Items from a data source:
▼

File: src/rtl/uart_de_hold.sv
// One-entry holding register between the write port and the sequencer.
// Assumes: push is only raised when the entry is empty; disable clears it.
module uart_de_hold #(
    parameter int DATA_W = 9
) (
    input  logic              clk,
    input  logic              rst_n,
    input  logic              enable,
    input  logic              push,
    input  logic [DATA_W-1:0] push_data,
    input  logic              pop,
    output logic              vld,
    output logic [DATA_W-1:0] data
);

    // Track occupancy of the single pending slot
    always_ff @(posedge clk) begin
        if (!rst_n || !enable) begin
            vld <= 1'b0;
        end else if (push) begin
            vld <= 1'b1;
        end else if (pop) begin
            vld <= 1'b0;
        end
    end

    // Store the pending character on acceptance
    always_ff @(posedge clk) begin
        if (!rst_n) begin
            data <= '0;
        end else if (push) begin
            data <= push_data;
        end
    end

endmodule

File: src/rtl/uart_de_seq.sv
// Frame sequencer: leading enable delay, start bit, data bits (LSB first),
// stop bits and trailing enable delay, all stepped by the oversampling tick.
// Assumes: configuration inputs are stable while enable is high; a pending
// character is only taken in the idle state, so each frame gets a full lead.
module uart_de_seq #(
    parameter int DATA_W = 9,
    parameter int DLY_W  = 5,
    parameter int BIT_W  = 4,
    parameter int OS_MAX = 16
) (
    input  logic                    clk,
    input  logic                    rst_n,
    input  logic                    enable,
    input  logic                    tick,
    input  logic [BIT_W-1:0]        nbits,
    input  logic                    os8,
    input  logic                    stop2,
    input  logic [DLY_W-1:0]        lead,
    input  logic [DLY_W-1:0]        lag,
    input  logic                    hold_vld,
    input  logic [DATA_W-1:0]       hold_data,
    output logic                    pop,
    output uart_de_pkg::seq_state_t state,
    output logic                    tx,
    output logic                    de
);
    import uart_de_pkg::*;

    localparam int SUB_W = $clog2(OS_MAX);

    logic [SUB_W-1:0]  sub;
    logic [BIT_W-1:0]  bitc;
    logic [DLY_W-1:0]  dcnt;
    logic [DATA_W-1:0] shreg;
    logic [SUB_W-1:0]  sub_last;
    logic              bit_end;
    logic [BIT_W-1:0]  stop_last;

    // Per-bit tick limit and stop-bit limit from the captured settings
    always_comb begin
        sub_last  = os8 ? SUB_W'(OS_MAX / 2 - 1) : SUB_W'(OS_MAX - 1);
        bit_end   = tick && (sub == sub_last);
        stop_last = stop2 ? BIT_W'(1) : BIT_W'(0);
    end

    // Sequencer state, counters and shift register
    always_ff @(posedge clk) begin
        if (!rst_n || !enable) begin
            state <= ST_IDLE;
            sub   <= '0;
            bitc  <= '0;
            dcnt  <= '0;
            shreg <= '1;
        end else begin
            case (state)
                ST_IDLE: begin
                    if (hold_vld) begin
                        shreg <= hold_data;
                        sub   <= '0;
                        bitc  <= '0;
                        dcnt  <= '0;
                        state <= (lead == '0) ? ST_START : ST_LEAD;
                    end
                end
                ST_LEAD: begin
                    if (tick) begin
                        if (dcnt == lead - DLY_W'(1)) begin
                            state <= ST_START;
                            sub   <= '0;
                        end else begin
                            dcnt <= dcnt + DLY_W'(1);
                        end
                    end
                end
                ST_START: begin
                    if (bit_end) begin
                        state <= ST_DATA;
                        sub   <= '0;
                        bitc  <= '0;
                    end else if (tick) begin
                        sub <= sub + SUB_W'(1);
                    end
                end
                ST_DATA: begin
                    if (bit_end) begin
                        sub   <= '0;
                        shreg <= {1'b1, shreg[DATA_W-1:1]};
                        if (bitc == nbits - BIT_W'(1)) begin
                            state <= ST_STOP;
                            bitc  <= '0;
                        end else begin
                            bitc <= bitc + BIT_W'(1);
                        end
                    end else if (tick) begin
                        sub <= sub + SUB_W'(1);
                    end
                end
                ST_STOP: begin
                    if (bit_end) begin
                        sub <= '0;
                        if (bitc == stop_last) begin
                            bitc  <= '0;
                            dcnt  <= '0;
                            state <= (lag == '0) ? ST_IDLE : ST_LAG;
                        end else begin
                            bitc <= bitc + BIT_W'(1);
                        end
                    end else if (tick) begin
                        sub <= sub + SUB_W'(1);
                    end
                end
                ST_LAG: begin
                    if (tick) begin
                        if (dcnt == lag - DLY_W'(1)) begin
                            state <= ST_IDLE;
                        end else begin
                            dcnt <= dcnt + DLY_W'(1);
                        end
                    end
                end
                default: state <= ST_IDLE;
            endcase
        end
    end

    // Line level, driver enable and hand-off strobe from the current state
    always_comb begin
        pop = enable && (state == ST_IDLE) && hold_vld;
        de  = (state != ST_IDLE);
        case (state)
            ST_START: tx = 1'b0;
            ST_DATA:  tx = shreg[0];
            default:  tx = 1'b1;
        endcase
    end

endmodule
--- config.mk ---
export PLATFORM = sky130hd
export DESIGN_NAME = markov_prefetch
export DESIGN_NICKNAME = d
export VERILOG_FILES = /design/src/rtl/markov_prefetch.sv
export SDC_FILE = /design/constraint.sdc
export NUM_CORES = 2
export LEC_CHECK = 0
export CAP_MARGIN = 25
export CORE_UTILIZATION = 55
export CTS_BUF_LIST = sky130_fd_sc_hd__clkbuf_4 sky130_fd_sc_hd__clkbuf_8 sky130_fd_sc_hd__clkbuf_16
export DETAILED_ROUTE_END_ITERATION = 16
export PLACE_DENSITY = 0.71
export SLEW_MARGIN = 20
export SYNTH_ARGS = -nofsm -noshare
export SYNTH_HDL_FRONTEND = slang
export SYNTH_SLANG_ARGS = --single-unit
export TNS_END_PERCENT = 50
--- constraint.sdc ---
create_clock -name clk -period 11.6 [get_ports clk]
set_input_delay 2.32 -clock clk [delete_from_list [all_inputs] [get_ports clk]]
set_output_delay 2.32 -clock clk [all_outputs]
set_load 0.01 [all_outputs]
<file path="config.mk">
export PLATFORM = sky130hd
export DESIGN_NAME = bpslave
export DESIGN_NICKNAME = d
export VERILOG_FILES = /design/src/rtl/bpslave.sv
export SDC_FILE = /design/constraint.sdc
export NUM_CORES = 2
export LEC_CHECK = 0
export CORE_MARGIN = 8
export CORE_UTILIZATION = 50
export CTS_CLUSTER_DIAMETER = 50
export DETAILED_ROUTE_END_ITERATION = 10
export PLACE_DENSITY = 0.76
export SLEW_MARGIN = 20
export SYNTH_ARGS = -nofsm -noshare
export SYNTH_HDL_FRONTEND = slang
export SYNTH_SLANG_ARGS = --single-unit
</file>
<file path="constraint.sdc">
create_clock -name clk -period 4.7 [get_ports clk]
set_input_delay 0.94 -clock clk [delete_from_list [all_inputs] [get_ports clk]]
set_output_delay 0.94 -clock clk [all_outputs]
set_load 0.01 [all_outputs]
</file>
<file path="src/rtl/bpslave.sv">
module bpslave #(
  parameter int          REG_WORDS    = 64,
  parameter logic [23:0] BASE         = 24'h340000,
  parameter logic [5:0]  AM_SINGLE    = 6'h39,
  parameter logic [5:0]  AM_BLOCK     = 6'h3B,
  parameter int          ADDR_ACK_CYC = 2
) (
  input  logic        clk,
  input  logic        rst_n,
  input  logic [31:1] bus_addr,
  input  logic [5:0]  bus_am,
  input  logic        bus_lword_n,
  input  logic        bus_as_n,
  input  logic [1:0]  bus_ds_n,
  input  logic        bus_write_n,
  input  logic [31:0] bus_din,
  output logic [31:0] bus_dout,
  output logic        bus_doe,
  output logic        bus_dtack_n,
  output logic        bus_berr_n
);
  localparam int OFFW = $clog2(REG_WORDS * 4);
  localparam int IW   = OFFW - 2;
  localparam int ACKW = $clog2(ADDR_ACK_CYC + 1);

  typedef enum logic [2:0] {S_IDLE, S_AACK, S_WDS, S_SETTLE, S_RESP, S_DONE} st_t;

  st_t          st;
  logic [2:0]   sy1, sy2;
  logic [23:1]  cur_a;
  logic         is_blk, is_wr, lw, crossed, dtack_q, berr_q;
  logic [ACKW-1:0] acnt;
  logic [31:0]  rdata;
  logic [31:0]  mem [REG_WORDS];

  logic unused_hi;
  assign unused_hi = ^bus_addr[31:24];

  wire       as_l = !sy2[2];
  wire [1:0] ds_l = ~sy2[1:0];
  wire       hit  = (bus_addr[23:OFFW] == BASE[23:OFFW]) &&
                    (bus_am == AM_SINGLE || bus_am == AM_BLOCK);

  wire n4 = lw && ds_l == 2'b11;
  wire n2 = !lw && ds_l == 2'b11;
  wire n1 = !lw && (ds_l == 2'b01 || ds_l == 2'b10);
  wire a0 = n1 && ds_l == 2'b01;
  wire [1:0]    b   = {cur_a[1], a0};
  wire [IW-1:0] idx = cur_a[OFFW-1:2];
  wire bad = !(n4 || n2 || n1) || (n4 && cur_a[1]) ||
             (is_blk && (!n4 || crossed || cur_a[23:OFFW] != BASE[23:OFFW]));

  logic [31:0] rword, rsel, wdat;
  logic [7:0]  rbyte, wbyte;
  logic [15:0] rhalf;
  logic [3:0]  be;
  always_comb begin
    rword = mem[idx];
    rbyte = 8'(rword >> {~b, 3'b000});
    rhalf = cur_a[1] ? rword[15:0] : rword[31:16];
    rsel  = n4 ? rword : n2 ? {16'b0, rhalf} :
            a0 ? {24'b0, rbyte} : {16'b0, rbyte, 8'b0};
    wbyte = a0 ? bus_din[7:0] : bus_din[15:8];
    wdat  = n4 ? bus_din : n2 ? {2{bus_din[15:0]}} : {4{wbyte}};
    be    = n4 ? 4'hF : n2 ? (cur_a[1] ? 4'h3 : 4'hC) : (4'b1000 >> b);
  end

  always_ff @(posedge clk or negedge rst_n) begin
    if (!rst_n) begin
      sy1 <= '1; sy2 <= '1;
    end else begin
      sy1 <= {bus_as_n, bus_ds_n};
      sy2 <= sy1;
    end
  end

  always_ff @(posedge clk or negedge rst_n) begin
    if (!rst_n) begin
      st <= S_IDLE; cur_a <= '0; is_blk <= 1'b0; is_wr <= 1'b0; lw <= 1'b0;
      crossed <= 1'b0; dtack_q <= 1'b0; berr_q <= 1'b0; acnt <= '0; rdata <= '0;
      for (int i = 0; i < REG_WORDS; i++) mem[i] <= '0;
    end else begin
      unique case (st)
        S_IDLE: if (as_l) begin
          if (hit) begin
            cur_a   <= bus_addr[23:1];
            is_blk  <= bus_am == AM_BLOCK;
            is_wr   <= !bus_write_n;
            lw      <= !bus_lword_n;
            crossed <= 1'b0;
            acnt    <= '0;
            if (bus_am == AM_BLOCK) begin
              dtack_q <= 1'b1;
              st      <= S_AACK;
            end else st <= S_WDS;
          end else st <= S_DONE;
        end
        S_AACK: begin
          acnt <= acnt + 1'b1;
          if (acnt == ACKW'(ADDR_ACK_CYC - 1)) begin
            dtack_q <= 1'b0;
            st      <= S_WDS;
          end
        end
        S_WDS: if (!as_l) st <= S_IDLE;
               else if (ds_l != 2'b00) st <= S_SETTLE;
        S_SETTLE: begin
          st <= S_RESP;
          if (bad) berr_q <= 1'b1;
          else begin
            dtack_q <= 1'b1;
            if (is_wr) begin
              for (int k = 0; k < 4; k++)
                if (be[k]) mem[idx][8*k +: 8] <= wdat[8*k +: 8];
            end else rdata <= rsel;
            if (is_blk) begin
              cur_a <= cur_a + 23'd2;
              if (cur_a[7:2] == 6'h3F) crossed <= 1'b1;
            end
          end
        end
        S_RESP: if (ds_l == 2'b00) begin
          dtack_q <= 1'b0;
          berr_q  <= 1'b0;
          st      <= is_blk ? S_WDS : S_DONE;
        end
        S_DONE: if (!as_l) st <= S_IDLE;
        default: st <= S_IDLE;
      endcase
    end
  end

  assign bus_dout    = rdata;
  assign bus_doe     = st == S_RESP && dtack_q && !is_wr;
  assign bus_dtack_n = !dtack_q;
  assign bus_berr_n  = !berr_q;

  a_r9_excl: assert property (@(posedge clk) disable iff (!rst_n)
    !(!bus_dtack_n && !bus_berr_n));
  a_r5_drive_in_strobe: assert property (@(posedge clk) disable iff (!rst_n)
    bus_doe |-> $past(ds_l != 2'b00));
  a_r4_release: assert property (@(posedge clk) disable iff (!rst_n)
    (st == S_RESP && ds_l == 2'b00) |=> (bus_dtack_n && bus_berr_n));
  a_r7_ack_cause: assert property (@(posedge clk) disable iff (!rst_n)
    $fell(bus_dtack_n) |-> (ds_l != 2'b00 || st == S_AACK));
endmodule

</file>
==> run_results.csv <==
group,metric,value,unit
status,status,"complete, no violations",
cts,clk_pin_slew,0.06,ns
grt,grt_antenna_before_repair,13,
synth,syn-cell-area,0.0996,sq mm
cts,cts_sinks,2120,
setup_path,worst_path_max_delay_cell,"dfrtp_4",
synth,async_flop_share,100,%
layout,num-fill-cells,15344,
synth,synth_edf_count,0,
synth,synth-main-ff-cell,"dfrtp_1",
sta,final_hold_viol_count,0,
synth,synth_nets,7037,
synth,netlist_instances,6955,
drt,firstDrtPassIters,6,
synth,synth-compound-area-share,7.51,%
synth,synth.avg_cell_area,14.3,sq um
synth,yosys.area_share.xor_xnor,0.00879,%
grt,grt_pass1_wl,476000,um
synth,synth_top_family_by_area,"multiplexers",
drt,drtIter0Drc,7696,
setup_path,rrSetupSlack,0.29,ns
sta,tns,0,ns
drt,num_vias,65885,
cts,clk_latency,0.86,ns
power,p_leak,55.5,nW
sta,slew_headroom,12.6,%
power,powerDensity,431,mW/mm^2
synth,synth_simple_gate_area_share,6.57,%
synth,yosysWarnings,0,
floorplan,fp.dieW,462,um
drt,drc,0,
floorplan,coreArea,0.199,sq mm
sta,grt_setup_unrepaired,"false",
setup_path,r2r_end,"bus_dout[9]",
cts,post-cts-setup-buffer-count,0,
floorplan,rows,164,
min_path,hold_path_class,"in -> async",
job,cap_violations,0,
setup_path,startpoint,"cur_a[2]",
cts,cts_tree,"built",
cts,cts_resized,0,
setup_path,path_cells,"buf_4 > nor3_2 > buf_4 > a22o_1 > o31ai_1 > o211ai_1 > nor4bb_1 > buf_4 > mux2i_1 > a221o_1",
cts,clockBufferDepth,3,
synth,synth_cell_types,83,
sta,drv_slew,0,
sta,fin_crit,4.41,ns
power,peakVddDrop,0.000605,V
grt,grt-ovfl-total,0,
drt,wl_per_cell,32.6,um
sta,finalCritPeriodShare,93.7,%
floorplan,initial_utilization,50.1,%
drt,wl_met3,39100,um
setup_path,cp-start-kind,"register",
setup_path,cp_data_arrival_time,5.15,ns
cts,cts_buffers,212,
layout,drive_gt1_share,45.6,%
drt,wl_met1,120000,um
synth,synth_fa_ha_area_share,0.0754,%
place,dp_hpwl,216000,um
setup_path,critPathCaptureType,"register",
cts,htreeDepth,4,
grt,grt_pass1_vias,68385,
drt,finalWirelength,324000,um
setup_path,crit_path_max_fanout,34,
synth,synth_seq_cells,2120,
sta,fmax,227,MHz
drt,ant_nets,0,
grt,grt_max_degree,151,
synth,synthMuxAreaShare,30.3,%
floorplan,die-area,0.214,sq mm
setup_path,path_class,"reg -> reg",
setup_path,worst-r2r-cell-count,10,
drt,routed.top_layer,"met5",
setup_path,timing.rr.start,"cur_a[2]",
sta,finalClockSkew,0.0476,ns
place,gp_congestion,0.936,
setup_path,slowest_delay,1.03,ns
drt,viasPerCell,6.63,
floorplan,die_y,462,um
layout,area_growth,13.2,%
cts,root_buffer,"clkbuf_16",
grt,gr-usage-all-layers,29.5,%
synth,ys_seq_area_share,53.3,%
drt,met2WireLength,141000,um
setup_path,critPathRequiredTime,5.44,ns
layout,fin_nets,7190,
cts,hold_buffers,0,
sta,tightestPinTransition,1.31,ns
place,io_buffer_count,102,
layout,utilization,56.7,%
floorplan,io_pins,111,
setup_path,cpMostUsedCell,"buf_4",
sta,setup_viol,0,
[placed cells by master (no fill, tap or decap), types with 21 or more instances in the layout]
master           netlist  layout
nand4_1               27      27
nand3_1               23      23
a22o_1                56      56
nor2b_1               27      21
a221oi_1             101     101
o2bb2ai_1             29      29
mux2_2              1981    1981
bufinv_16              0      21
a31oi_1               45      45
a21oi_1               86      78
mux2_4               160     163
mux2i_1              180     180
clkdlybuf4s50_1        0     101
buf_12                 6      47
dfrtp_1             2114    2111
clkinv_2               0      38
nand2_1              217     208
nor2_4               120     124
nor2_8               120     120
buf_4                 12     324
clkbuf_16              0     216
clkbuf_1             397      47
clkbuf_8               0      45
o21ai_0               77      74
o22ai_1               58      58
mux4_2               128     128
nor2_1                68      63
mux2_1                67      64
a22oi_1              310     310
a221o_1               58      58
[Yosys cell counts (all sizes together) (14+ instances only)]
library cell | n | area, sq um
a222oi | 20 | 200
mux2 | 2208 | 25500
and3 | 16 | 100
a2111oi | 16 | 146
nor2 | 324 | 4110
a22o | 56 | 490
nand4 | 27 | 169
a22oi | 310 | 2330
nor4 | 21 | 131
dfrtp | 2114 | 52900
a21oi | 86 | 430
a221o | 58 | 581
o22ai | 58 | 363
o2bb2ai | 29 | 254
a221oi | 101 | 885
buf | 137 | 753
o221ai | 14 | 123
mux4 | 128 | 2880
clkbuf | 397 | 1490
inv | 14 | 52.6
nand3 | 23 | 115
mux2i | 180 | 1800
nand2 | 217 | 815
o21ai | 77 | 385
nor2b | 27 | 169
and4 | 16 | 140
a31oi | 45 | 282
[routing by layer]
| layer | GRT usage (%) | vias to the layer above |
|---|---|---|
| met2 | 43.7 | 3692 |
| met5 | 0 | - |
| met4 | 17.5 | 10 |
| li1 | - | 26339 |
| met3 | 10.3 | 1155 |
| met1 | 37.5 | 34689 |
[how the worst max path moves through the flow]
stage / to / depth (start not counted)
4_1_cts: mem[753] / 10
5_1_grt: mem[753] / 10
2_1_floorplan: mem[1544] / 10
3_3_place_gp: mem[1244] / 6
3_5_place_dp: mem[753] / 10
6_report: bus_dout[9] / 10
[per-stage QoR]
stage | instance area, sq um | setup WS, ns | std cells | hold slack (ns) | total power [mW]
after global routing | 113000 | 0.259 | 9936 | 0.112 | 49.3
final | 113000 | 0.295 | 9942 | 0.0675 | 48.6
after floorplan | 99600 | 1.34 | 6955 | 0.345 | 24.1
after CTS | 113000 | 0.433 | 9936 | 0.0865 | 48.1
after detailed placement | 105000 | 0.462 | 9550 | 0.350 | 30.6
after global placement | 105000 | 0.177 | 9550 | 0.351 | 30.5
[logic make-up after synthesis]
kind of cell    after synthesis
simple gates                775
fa+ha+maj                     6
compound gates              989
buf+inv                     548
flops                      2120
mux                        2516
xor+xnor                      1
[worst max-delay path: cells and delay by family, from the launching register on]
| family | cells | cell delay [ns] |
|---|---|---|
| mux | 1 | 0.07 |
| simple gates | 2 | 0.77 |
| compound gates | 4 | 1.29 |
| buf+inv | 3 | 1.05 |
| flops | 1 | 1.03 |
[state kept, by name, indices dropped and copies added (netlist names)]
| register | count |
|---|---|
| berr_q | 1 |
| is_blk | 1 |
| lw | 1 |
| dtack_q | 1 |
| is_wr | 1 |
| acnt | 2 |
| sy1 | 3 |
| cur_a | 23 |
| mem | 2048 |
| sy2 | 3 |
| st | 3 |
| crossed | 1 |
| bus_dout | 32 |
[layout make-up]
| type | count | area [sq um] | area share, % |
|---|---|---|---|
| sequential | 2120 | 53100 | 47.1 |
| inverter | 14 | 58.8 | 0.0522 |
| tap | 2656 | 3320 | 2.95 |
| timing repair buffer | 473 | 4410 | 3.91 |
| multi-input combinational | 4287 | 44600 | 39.5 |
| clock buffer | 308 | 6200 | 5.50 |
| clock inverter | 78 | 1070 | 0.947 |
| antenna | 6 | 15.0 | 0.0133 |
[where the power goes]
| part | internal, mW | switching, mW |
|---|---|---|
| Clock | 10.3 | 7.40 |
| Combinational | 3.15 | 8.97 |
| Sequential | 18.3 | 0.426 |
No activity file was read; power rests on OpenSTA's default activity.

▲

● WORK TASK:
From the first line of the data above to the line holding "File: src/rtl/uart_de_seq.sv", reproduce each line exactly; emit no other lines.

● YOUR RESPONSE:
File: src/rtl/uart_de_hold.sv
// One-entry holding register between the write port and the sequencer.
// Assumes: push is only raised when the entry is empty; disable clears it.
module uart_de_hold #(
    parameter int DATA_W = 9
) (
    input  logic              clk,
    input  logic              rst_n,
    input  logic              enable,
    input  logic              push,
    input  logic [DATA_W-1:0] push_data,
    input  logic              pop,
    output logic              vld,
    output logic [DATA_W-1:0] data
);

    // Track occupancy of the single pending slot
    always_ff @(posedge clk) begin
        if (!rst_n || !enable) begin
            vld <= 1'b0;
        end else if (push) begin
            vld <= 1'b1;
        end else if (pop) begin
            vld <= 1'b0;
        end
    end

    // Store the pending character on acceptance
    always_ff @(posedge clk) begin
        if (!rst_n) begin
            data <= '0;
        end else if (push) begin
            data <= push_data;
        end
    end

endmodule

File: src/rtl/uart_de_seq.sv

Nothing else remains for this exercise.